◆ Input data
Start of Block

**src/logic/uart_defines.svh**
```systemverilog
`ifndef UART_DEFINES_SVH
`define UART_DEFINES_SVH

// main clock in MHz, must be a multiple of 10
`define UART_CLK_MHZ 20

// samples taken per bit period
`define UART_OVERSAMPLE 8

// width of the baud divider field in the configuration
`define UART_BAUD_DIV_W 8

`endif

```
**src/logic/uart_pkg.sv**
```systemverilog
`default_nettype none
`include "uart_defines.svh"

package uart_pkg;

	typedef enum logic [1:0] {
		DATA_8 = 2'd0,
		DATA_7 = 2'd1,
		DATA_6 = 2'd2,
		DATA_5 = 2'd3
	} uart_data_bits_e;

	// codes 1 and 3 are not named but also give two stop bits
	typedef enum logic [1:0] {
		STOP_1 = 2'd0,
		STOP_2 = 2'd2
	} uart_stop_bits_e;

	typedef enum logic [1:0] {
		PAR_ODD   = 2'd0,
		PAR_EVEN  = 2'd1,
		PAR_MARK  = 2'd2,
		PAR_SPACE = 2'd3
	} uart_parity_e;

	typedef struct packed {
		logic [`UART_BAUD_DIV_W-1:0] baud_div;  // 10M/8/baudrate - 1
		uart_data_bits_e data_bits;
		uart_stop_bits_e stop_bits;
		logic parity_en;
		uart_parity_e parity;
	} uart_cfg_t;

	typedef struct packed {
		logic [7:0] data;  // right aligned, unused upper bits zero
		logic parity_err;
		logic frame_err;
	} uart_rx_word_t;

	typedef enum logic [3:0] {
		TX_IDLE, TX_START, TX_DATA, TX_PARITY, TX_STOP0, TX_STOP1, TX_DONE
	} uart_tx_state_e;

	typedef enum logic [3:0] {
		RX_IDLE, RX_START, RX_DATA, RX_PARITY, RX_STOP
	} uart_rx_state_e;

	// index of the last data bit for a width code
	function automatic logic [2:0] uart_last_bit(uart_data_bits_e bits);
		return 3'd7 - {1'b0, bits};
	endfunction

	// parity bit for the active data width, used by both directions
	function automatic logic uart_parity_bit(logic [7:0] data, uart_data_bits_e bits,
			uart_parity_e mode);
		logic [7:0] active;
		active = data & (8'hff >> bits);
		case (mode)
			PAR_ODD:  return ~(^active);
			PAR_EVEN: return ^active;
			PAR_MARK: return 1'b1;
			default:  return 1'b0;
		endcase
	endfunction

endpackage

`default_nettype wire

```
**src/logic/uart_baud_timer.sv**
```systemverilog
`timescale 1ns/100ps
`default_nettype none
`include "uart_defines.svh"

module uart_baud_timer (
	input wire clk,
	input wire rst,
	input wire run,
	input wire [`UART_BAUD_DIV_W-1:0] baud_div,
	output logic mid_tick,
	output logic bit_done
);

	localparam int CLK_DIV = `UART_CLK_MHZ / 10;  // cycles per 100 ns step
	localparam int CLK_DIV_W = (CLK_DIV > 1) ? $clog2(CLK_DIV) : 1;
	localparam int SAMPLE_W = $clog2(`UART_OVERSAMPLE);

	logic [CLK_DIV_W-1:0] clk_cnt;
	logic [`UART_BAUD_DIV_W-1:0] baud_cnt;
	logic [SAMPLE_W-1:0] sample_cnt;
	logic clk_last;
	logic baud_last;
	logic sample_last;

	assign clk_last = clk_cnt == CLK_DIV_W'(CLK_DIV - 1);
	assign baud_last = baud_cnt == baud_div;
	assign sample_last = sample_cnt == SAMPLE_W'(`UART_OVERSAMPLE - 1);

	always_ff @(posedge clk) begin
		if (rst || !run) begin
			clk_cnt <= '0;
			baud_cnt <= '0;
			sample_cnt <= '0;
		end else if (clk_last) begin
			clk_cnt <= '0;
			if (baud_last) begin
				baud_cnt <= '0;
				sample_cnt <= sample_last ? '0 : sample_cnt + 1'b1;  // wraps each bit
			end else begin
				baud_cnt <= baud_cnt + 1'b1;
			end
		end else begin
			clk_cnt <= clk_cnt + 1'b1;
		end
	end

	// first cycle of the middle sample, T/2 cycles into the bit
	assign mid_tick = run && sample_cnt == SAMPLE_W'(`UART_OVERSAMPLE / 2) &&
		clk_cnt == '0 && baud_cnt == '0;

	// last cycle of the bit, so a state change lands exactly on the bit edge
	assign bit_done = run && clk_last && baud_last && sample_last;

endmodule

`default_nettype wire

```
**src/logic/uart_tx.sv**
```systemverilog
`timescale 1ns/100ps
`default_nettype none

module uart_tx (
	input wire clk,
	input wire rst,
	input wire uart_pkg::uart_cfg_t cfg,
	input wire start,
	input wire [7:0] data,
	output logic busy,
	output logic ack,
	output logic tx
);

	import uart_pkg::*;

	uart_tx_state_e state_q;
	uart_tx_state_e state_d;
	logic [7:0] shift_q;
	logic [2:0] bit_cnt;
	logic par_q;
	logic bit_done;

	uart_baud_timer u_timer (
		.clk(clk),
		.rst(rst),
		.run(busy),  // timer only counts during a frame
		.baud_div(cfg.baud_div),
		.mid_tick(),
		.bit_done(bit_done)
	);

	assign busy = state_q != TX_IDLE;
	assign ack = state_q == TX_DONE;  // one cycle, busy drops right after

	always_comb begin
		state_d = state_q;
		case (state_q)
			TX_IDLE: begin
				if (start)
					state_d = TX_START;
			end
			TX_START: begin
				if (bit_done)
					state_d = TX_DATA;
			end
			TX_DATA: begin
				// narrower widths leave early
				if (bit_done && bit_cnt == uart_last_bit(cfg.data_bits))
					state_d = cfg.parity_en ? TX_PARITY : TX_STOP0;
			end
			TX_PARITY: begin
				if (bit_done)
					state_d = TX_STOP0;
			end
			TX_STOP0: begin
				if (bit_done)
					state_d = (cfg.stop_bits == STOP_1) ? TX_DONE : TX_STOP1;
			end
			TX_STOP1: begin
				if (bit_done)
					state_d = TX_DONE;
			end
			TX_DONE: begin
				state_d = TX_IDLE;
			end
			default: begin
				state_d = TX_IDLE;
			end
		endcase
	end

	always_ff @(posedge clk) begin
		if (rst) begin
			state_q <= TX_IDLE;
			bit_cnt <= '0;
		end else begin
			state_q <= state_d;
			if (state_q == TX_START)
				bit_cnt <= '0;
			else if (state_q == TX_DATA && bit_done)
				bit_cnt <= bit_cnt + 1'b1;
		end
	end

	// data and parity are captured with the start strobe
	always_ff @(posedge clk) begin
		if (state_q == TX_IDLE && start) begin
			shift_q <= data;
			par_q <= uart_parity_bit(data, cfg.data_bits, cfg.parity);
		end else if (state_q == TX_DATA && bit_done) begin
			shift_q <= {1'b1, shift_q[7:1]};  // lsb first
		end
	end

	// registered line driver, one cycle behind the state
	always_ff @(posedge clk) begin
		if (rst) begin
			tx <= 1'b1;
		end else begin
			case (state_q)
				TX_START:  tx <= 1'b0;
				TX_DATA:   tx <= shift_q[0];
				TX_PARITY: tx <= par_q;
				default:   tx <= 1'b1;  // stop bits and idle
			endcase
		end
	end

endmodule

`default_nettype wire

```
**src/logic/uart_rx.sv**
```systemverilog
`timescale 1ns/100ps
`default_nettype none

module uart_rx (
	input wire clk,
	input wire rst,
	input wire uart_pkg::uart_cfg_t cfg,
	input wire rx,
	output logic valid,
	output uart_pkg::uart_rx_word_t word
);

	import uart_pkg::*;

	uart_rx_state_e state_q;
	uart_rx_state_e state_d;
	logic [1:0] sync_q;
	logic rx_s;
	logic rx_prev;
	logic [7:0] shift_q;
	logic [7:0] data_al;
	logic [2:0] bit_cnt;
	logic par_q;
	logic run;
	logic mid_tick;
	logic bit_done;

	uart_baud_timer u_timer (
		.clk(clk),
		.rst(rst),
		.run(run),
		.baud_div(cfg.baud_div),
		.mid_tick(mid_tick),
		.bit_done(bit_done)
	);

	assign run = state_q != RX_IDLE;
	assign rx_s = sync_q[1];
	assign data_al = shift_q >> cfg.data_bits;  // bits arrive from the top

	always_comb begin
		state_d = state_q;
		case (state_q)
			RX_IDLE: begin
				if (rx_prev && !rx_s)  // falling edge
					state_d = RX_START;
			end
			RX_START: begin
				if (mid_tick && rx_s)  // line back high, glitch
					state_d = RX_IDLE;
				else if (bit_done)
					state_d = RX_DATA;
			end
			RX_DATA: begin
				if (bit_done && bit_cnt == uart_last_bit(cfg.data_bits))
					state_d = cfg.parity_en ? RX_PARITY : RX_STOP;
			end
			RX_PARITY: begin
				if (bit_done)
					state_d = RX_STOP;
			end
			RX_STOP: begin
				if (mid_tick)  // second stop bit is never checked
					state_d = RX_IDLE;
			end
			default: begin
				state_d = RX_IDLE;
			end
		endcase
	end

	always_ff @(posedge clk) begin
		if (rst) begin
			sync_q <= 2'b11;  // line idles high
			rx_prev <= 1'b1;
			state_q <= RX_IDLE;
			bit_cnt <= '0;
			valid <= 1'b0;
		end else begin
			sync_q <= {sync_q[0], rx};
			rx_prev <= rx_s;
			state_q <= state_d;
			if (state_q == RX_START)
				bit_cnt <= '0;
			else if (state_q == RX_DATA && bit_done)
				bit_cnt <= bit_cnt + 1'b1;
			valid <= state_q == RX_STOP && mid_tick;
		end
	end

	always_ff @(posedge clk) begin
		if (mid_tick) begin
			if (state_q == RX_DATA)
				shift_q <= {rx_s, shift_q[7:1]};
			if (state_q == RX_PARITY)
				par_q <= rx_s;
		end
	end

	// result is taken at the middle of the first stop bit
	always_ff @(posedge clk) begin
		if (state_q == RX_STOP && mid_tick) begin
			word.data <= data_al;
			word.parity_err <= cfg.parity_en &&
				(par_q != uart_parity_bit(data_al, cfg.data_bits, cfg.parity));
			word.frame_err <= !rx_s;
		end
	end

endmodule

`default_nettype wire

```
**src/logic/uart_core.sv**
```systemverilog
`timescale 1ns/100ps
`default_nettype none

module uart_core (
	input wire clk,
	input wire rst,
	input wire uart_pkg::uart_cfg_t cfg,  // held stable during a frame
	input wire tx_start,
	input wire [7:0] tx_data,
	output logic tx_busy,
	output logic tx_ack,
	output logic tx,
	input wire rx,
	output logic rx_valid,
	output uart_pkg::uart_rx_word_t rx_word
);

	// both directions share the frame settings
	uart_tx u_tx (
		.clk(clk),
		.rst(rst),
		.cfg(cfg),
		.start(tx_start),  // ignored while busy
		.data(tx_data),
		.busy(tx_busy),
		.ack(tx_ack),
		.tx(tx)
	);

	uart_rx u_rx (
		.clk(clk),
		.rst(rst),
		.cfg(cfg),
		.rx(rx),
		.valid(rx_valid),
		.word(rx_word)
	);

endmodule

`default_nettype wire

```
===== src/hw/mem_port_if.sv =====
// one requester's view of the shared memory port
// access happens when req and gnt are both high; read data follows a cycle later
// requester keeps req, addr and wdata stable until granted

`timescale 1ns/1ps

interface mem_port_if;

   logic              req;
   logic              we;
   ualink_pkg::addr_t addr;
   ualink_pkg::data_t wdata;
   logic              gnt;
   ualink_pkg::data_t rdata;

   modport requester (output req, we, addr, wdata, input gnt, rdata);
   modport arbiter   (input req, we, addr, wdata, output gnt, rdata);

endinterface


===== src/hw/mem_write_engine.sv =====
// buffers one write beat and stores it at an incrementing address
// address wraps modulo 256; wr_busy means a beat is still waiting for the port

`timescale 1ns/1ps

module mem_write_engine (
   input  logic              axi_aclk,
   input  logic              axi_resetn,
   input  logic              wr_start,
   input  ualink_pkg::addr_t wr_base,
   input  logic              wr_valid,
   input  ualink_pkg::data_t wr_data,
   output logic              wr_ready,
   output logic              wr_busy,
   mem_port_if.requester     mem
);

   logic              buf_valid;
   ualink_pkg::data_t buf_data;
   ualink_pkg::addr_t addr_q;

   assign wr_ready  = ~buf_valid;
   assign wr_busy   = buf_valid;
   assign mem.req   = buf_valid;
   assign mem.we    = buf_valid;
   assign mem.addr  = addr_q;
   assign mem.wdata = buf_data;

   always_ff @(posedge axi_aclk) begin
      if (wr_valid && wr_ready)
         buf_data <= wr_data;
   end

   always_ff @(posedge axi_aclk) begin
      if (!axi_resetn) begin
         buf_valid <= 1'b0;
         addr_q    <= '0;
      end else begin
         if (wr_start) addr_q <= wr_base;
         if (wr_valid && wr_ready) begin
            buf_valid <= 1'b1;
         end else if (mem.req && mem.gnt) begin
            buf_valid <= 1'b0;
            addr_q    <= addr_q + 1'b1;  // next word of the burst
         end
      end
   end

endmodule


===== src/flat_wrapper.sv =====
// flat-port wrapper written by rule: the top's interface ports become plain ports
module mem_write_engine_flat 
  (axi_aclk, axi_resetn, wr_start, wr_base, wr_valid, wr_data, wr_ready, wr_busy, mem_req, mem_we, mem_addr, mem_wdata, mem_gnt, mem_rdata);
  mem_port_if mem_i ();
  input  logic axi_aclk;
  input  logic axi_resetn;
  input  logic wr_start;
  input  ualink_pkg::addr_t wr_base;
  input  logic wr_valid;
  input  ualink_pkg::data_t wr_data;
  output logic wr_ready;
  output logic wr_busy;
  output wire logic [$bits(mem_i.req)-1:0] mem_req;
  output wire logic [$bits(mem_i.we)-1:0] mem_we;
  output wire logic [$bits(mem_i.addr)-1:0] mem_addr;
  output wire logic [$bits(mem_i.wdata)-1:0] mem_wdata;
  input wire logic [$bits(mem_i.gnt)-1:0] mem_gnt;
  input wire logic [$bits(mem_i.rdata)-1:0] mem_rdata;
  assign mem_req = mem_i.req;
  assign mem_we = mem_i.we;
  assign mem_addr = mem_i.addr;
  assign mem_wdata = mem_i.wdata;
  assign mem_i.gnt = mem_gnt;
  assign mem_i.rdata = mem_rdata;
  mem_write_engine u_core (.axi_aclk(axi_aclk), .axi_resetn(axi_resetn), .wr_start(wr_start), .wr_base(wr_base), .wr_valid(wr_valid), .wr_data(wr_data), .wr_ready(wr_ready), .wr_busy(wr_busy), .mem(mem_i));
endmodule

End of Block

◆ Prompt
Copy every line from the entries that contains the word "active".

◆ Answer area
	// parity bit for the active data width, used by both directions
		logic [7:0] active;
		active = data & (8'hff >> bits);
			PAR_ODD:  return ~(^active);
			PAR_EVEN: return ^active;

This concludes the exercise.